Consulta do Ministério do Desenvolvimento termina em 2 de setembro e busca identificar produtos e cadeias sustentáveis do Mercosul com potencial para a UE. Empresas e ONGs podem pleitear tratamento comercial diferenciado previsto no acordo.
Termina na próxima quarta-feira (2) a consulta pública do Ministério do Desenvolvimento, Indústria, Comércio e Serviços (Mdic) que busca identificar produtos e cadeias produtivas sustentáveis do Mercosul com potencial de acesso ampliado ao mercado da União Europeia. Para empresas e organizações ligadas à conservação ambiental, a iniciativa representa uma oportunidade de pleitear tratamento comercial diferenciado previsto no Acordo de Livre Comércio entre o Mercosul e a União Europeia, promulgado em março.
O objetivo formal da consulta é reunir contribuições que indiquem produtos e cadeias que contribuam para a conservação, recuperação, utilização e gestão sustentável de florestas e outros ecossistemas vulneráveis. Segundo a Secretaria de Comércio Exterior (Secex), as informações servem para a construção da lista de produtos prevista no Acordo Mercosul–UE.
Quem pode participar
- Setor produtivo — empresas e produtores interessados em ampliar comércio sustentável.
- Universidades e instituições de pesquisa — entidades com estudos sobre uso sustentável de recursos e cadeias produtivas.
- Organizações da sociedade civil — entidades que atuam na conservação e gestão de ecossistemas.
- Representantes de cadeias produtivas — agentes organizados que representam etapas da produção.
- Demais interessados — qualquer parte interessada em submeter informações técnicas ou observações.
As contribuições podem ajudar a identificar produtos da sociobiodiversidade brasileira e cadeias que associem produção econômica à conservação ambiental. Os produtos selecionados para integrar a lista prevista no Acordo poderão ter acesso preferencial ou adicional ao mercado da União Europeia e outros incentivos destinados à promoção comercial.

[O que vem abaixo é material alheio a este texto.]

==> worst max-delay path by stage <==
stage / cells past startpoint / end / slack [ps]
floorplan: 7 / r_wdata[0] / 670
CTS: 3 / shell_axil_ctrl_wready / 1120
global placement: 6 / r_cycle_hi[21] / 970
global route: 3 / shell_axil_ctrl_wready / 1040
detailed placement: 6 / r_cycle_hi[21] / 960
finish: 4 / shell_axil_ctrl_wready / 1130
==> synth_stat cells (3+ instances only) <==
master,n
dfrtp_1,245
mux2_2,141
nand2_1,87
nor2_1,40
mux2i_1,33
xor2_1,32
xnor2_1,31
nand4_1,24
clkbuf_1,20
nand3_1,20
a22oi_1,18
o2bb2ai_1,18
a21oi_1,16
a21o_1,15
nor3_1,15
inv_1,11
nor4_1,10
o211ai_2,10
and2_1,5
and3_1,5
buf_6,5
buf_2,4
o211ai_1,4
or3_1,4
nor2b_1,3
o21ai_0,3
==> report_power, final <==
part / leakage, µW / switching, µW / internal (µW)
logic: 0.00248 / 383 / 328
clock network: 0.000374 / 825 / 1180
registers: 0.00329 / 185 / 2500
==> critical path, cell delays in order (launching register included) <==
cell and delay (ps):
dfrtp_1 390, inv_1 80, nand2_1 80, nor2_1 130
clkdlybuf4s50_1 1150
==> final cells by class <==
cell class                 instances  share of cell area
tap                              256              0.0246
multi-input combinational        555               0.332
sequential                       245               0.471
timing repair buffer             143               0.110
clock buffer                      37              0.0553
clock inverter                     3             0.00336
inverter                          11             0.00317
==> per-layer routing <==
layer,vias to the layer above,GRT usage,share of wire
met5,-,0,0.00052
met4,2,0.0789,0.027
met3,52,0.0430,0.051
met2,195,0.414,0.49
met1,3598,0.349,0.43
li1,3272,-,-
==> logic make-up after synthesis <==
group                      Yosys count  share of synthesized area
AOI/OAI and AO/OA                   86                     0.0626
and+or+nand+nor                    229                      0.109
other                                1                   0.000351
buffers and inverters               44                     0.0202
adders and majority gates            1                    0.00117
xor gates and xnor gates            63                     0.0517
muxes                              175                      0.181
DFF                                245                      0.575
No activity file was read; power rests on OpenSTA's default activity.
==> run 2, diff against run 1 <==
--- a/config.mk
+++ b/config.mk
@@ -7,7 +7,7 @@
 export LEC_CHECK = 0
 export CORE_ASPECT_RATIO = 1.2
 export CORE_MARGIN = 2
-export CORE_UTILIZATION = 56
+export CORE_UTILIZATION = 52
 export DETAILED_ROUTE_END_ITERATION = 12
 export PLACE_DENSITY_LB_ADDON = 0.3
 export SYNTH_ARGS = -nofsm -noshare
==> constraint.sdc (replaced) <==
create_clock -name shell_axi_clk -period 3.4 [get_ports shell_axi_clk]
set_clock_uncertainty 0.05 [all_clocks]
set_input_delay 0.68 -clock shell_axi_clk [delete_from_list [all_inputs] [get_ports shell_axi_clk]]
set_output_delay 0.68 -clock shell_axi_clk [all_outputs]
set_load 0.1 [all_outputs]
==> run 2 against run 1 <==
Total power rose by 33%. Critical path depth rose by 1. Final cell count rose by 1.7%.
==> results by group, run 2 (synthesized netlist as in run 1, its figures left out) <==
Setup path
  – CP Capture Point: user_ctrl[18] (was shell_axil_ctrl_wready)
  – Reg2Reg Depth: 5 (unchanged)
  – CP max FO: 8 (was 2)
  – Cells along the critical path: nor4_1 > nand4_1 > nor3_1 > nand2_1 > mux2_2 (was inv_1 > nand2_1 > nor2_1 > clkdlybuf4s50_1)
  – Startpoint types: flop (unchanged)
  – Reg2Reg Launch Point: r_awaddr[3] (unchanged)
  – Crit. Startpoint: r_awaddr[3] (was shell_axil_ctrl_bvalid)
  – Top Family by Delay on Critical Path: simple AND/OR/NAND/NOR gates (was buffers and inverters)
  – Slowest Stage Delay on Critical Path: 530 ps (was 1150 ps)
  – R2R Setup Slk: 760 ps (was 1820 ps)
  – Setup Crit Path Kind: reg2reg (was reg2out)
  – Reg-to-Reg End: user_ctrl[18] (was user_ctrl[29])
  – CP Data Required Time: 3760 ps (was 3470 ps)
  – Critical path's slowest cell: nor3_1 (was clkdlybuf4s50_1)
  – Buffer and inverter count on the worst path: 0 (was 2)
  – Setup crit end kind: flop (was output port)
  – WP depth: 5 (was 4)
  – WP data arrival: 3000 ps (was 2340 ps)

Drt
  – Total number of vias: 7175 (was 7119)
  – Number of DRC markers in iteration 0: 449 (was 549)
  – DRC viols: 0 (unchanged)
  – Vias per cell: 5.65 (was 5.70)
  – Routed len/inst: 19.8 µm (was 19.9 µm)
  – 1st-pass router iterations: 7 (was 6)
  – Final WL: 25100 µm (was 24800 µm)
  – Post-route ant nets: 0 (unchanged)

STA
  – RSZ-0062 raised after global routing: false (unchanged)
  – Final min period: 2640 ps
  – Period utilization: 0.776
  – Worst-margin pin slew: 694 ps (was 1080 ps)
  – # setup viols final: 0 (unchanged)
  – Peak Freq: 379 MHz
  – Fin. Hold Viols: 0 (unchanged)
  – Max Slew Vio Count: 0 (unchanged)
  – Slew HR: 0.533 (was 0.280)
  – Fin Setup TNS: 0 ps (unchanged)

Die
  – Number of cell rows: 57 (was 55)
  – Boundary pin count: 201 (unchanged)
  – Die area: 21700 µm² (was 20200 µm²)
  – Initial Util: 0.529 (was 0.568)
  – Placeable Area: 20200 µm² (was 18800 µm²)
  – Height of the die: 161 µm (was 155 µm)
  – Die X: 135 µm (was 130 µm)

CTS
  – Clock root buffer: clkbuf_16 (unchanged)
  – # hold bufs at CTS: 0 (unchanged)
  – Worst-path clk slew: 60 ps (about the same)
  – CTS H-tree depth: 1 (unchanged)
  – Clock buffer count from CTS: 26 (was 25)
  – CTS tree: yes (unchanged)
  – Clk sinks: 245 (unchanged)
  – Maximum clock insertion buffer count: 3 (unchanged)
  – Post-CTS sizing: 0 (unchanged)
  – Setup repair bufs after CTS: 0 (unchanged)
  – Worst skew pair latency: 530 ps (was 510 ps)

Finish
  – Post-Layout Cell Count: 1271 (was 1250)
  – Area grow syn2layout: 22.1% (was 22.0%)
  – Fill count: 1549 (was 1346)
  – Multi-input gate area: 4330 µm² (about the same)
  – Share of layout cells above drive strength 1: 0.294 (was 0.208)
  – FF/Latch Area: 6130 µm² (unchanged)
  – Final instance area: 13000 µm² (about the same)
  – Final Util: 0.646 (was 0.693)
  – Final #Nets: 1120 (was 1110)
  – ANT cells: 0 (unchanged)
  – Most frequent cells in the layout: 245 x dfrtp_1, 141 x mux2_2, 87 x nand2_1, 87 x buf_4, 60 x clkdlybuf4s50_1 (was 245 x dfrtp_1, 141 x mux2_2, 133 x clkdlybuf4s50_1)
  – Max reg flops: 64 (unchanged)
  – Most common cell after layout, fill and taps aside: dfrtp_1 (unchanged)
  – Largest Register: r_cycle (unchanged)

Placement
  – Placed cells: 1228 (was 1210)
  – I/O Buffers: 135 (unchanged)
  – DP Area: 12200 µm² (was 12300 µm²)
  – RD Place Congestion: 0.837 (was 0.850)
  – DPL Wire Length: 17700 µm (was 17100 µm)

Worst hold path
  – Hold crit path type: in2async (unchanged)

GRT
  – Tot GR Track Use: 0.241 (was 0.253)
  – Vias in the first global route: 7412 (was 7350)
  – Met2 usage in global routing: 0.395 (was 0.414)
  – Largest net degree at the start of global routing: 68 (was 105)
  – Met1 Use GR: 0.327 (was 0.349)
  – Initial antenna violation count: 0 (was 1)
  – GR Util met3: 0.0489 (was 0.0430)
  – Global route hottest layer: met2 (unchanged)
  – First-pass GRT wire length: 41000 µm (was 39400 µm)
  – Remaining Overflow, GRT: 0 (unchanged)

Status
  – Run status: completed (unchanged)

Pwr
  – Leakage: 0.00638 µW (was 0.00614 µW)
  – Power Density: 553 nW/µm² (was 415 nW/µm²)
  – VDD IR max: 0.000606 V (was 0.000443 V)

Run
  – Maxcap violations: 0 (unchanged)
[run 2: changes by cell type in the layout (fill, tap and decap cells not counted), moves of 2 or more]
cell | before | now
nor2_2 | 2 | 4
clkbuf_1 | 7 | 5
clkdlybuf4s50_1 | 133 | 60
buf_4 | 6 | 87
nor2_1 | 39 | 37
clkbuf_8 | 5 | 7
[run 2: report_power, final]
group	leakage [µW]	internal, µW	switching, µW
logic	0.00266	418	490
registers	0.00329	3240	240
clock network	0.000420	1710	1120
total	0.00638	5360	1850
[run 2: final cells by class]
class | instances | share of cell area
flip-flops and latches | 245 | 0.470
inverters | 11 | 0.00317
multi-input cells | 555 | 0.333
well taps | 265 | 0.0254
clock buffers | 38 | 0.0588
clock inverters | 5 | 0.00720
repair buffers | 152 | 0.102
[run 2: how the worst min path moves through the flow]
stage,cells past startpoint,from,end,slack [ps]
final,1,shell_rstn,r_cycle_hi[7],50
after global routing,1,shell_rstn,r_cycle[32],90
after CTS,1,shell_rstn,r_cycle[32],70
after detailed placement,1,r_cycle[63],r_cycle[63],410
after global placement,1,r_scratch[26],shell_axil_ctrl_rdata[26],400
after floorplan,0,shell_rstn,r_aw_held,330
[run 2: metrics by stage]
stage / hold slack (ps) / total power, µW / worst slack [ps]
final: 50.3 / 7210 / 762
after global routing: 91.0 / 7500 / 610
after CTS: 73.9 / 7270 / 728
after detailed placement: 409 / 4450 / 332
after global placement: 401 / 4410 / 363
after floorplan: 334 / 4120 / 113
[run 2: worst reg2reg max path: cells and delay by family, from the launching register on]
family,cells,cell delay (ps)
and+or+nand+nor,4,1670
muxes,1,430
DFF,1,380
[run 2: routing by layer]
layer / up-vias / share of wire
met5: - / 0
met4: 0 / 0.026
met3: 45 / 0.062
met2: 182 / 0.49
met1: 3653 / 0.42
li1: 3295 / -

Como apresentar contribuições
As manifestações devem ser encaminhadas pela plataforma Brasil Participativo até 2 de setembro de 2026. Não há alteração de prazos indicada além dessa data, então empresas, entidades e representantes de cadeias produtivas devem submeter suas propostas dentro do período estabelecido.
Na prática, a participação permitirá que proponentes descrevam características de sustentabilidade dos produtos e apresentem evidências técnicas ou documentais que fundamentem o pedido de inclusão na lista prevista no Acordo Mercosul–UE. A Secex ressalta que as contribuições são importantes para identificar oportunidades comerciais relacionadas à sustentabilidade.
Quem interessa e o próximo passo
Interessa sobretudo a produtores, exportadores, pesquisadores e organizações ambientais que atuam com produtos da sociobiodiversidade e cadeias ligadas a florestas e ecossistemas vulneráveis. O envio de contribuições pela plataforma Brasil Participativo é o canal oficial indicado para participação.
Após o encerramento do prazo, os próximos passos previstos são a análise das contribuições recebidas e a construção da lista de produtos sustentáveis nos termos do Acordo Mercosul–UE, processo que deverá orientar decisões sobre tratamento comercial diferenciado. Novas etapas de implementação e prazos específicos para aplicação dos benefícios dependerão da conclusão desse trabalho de seleção.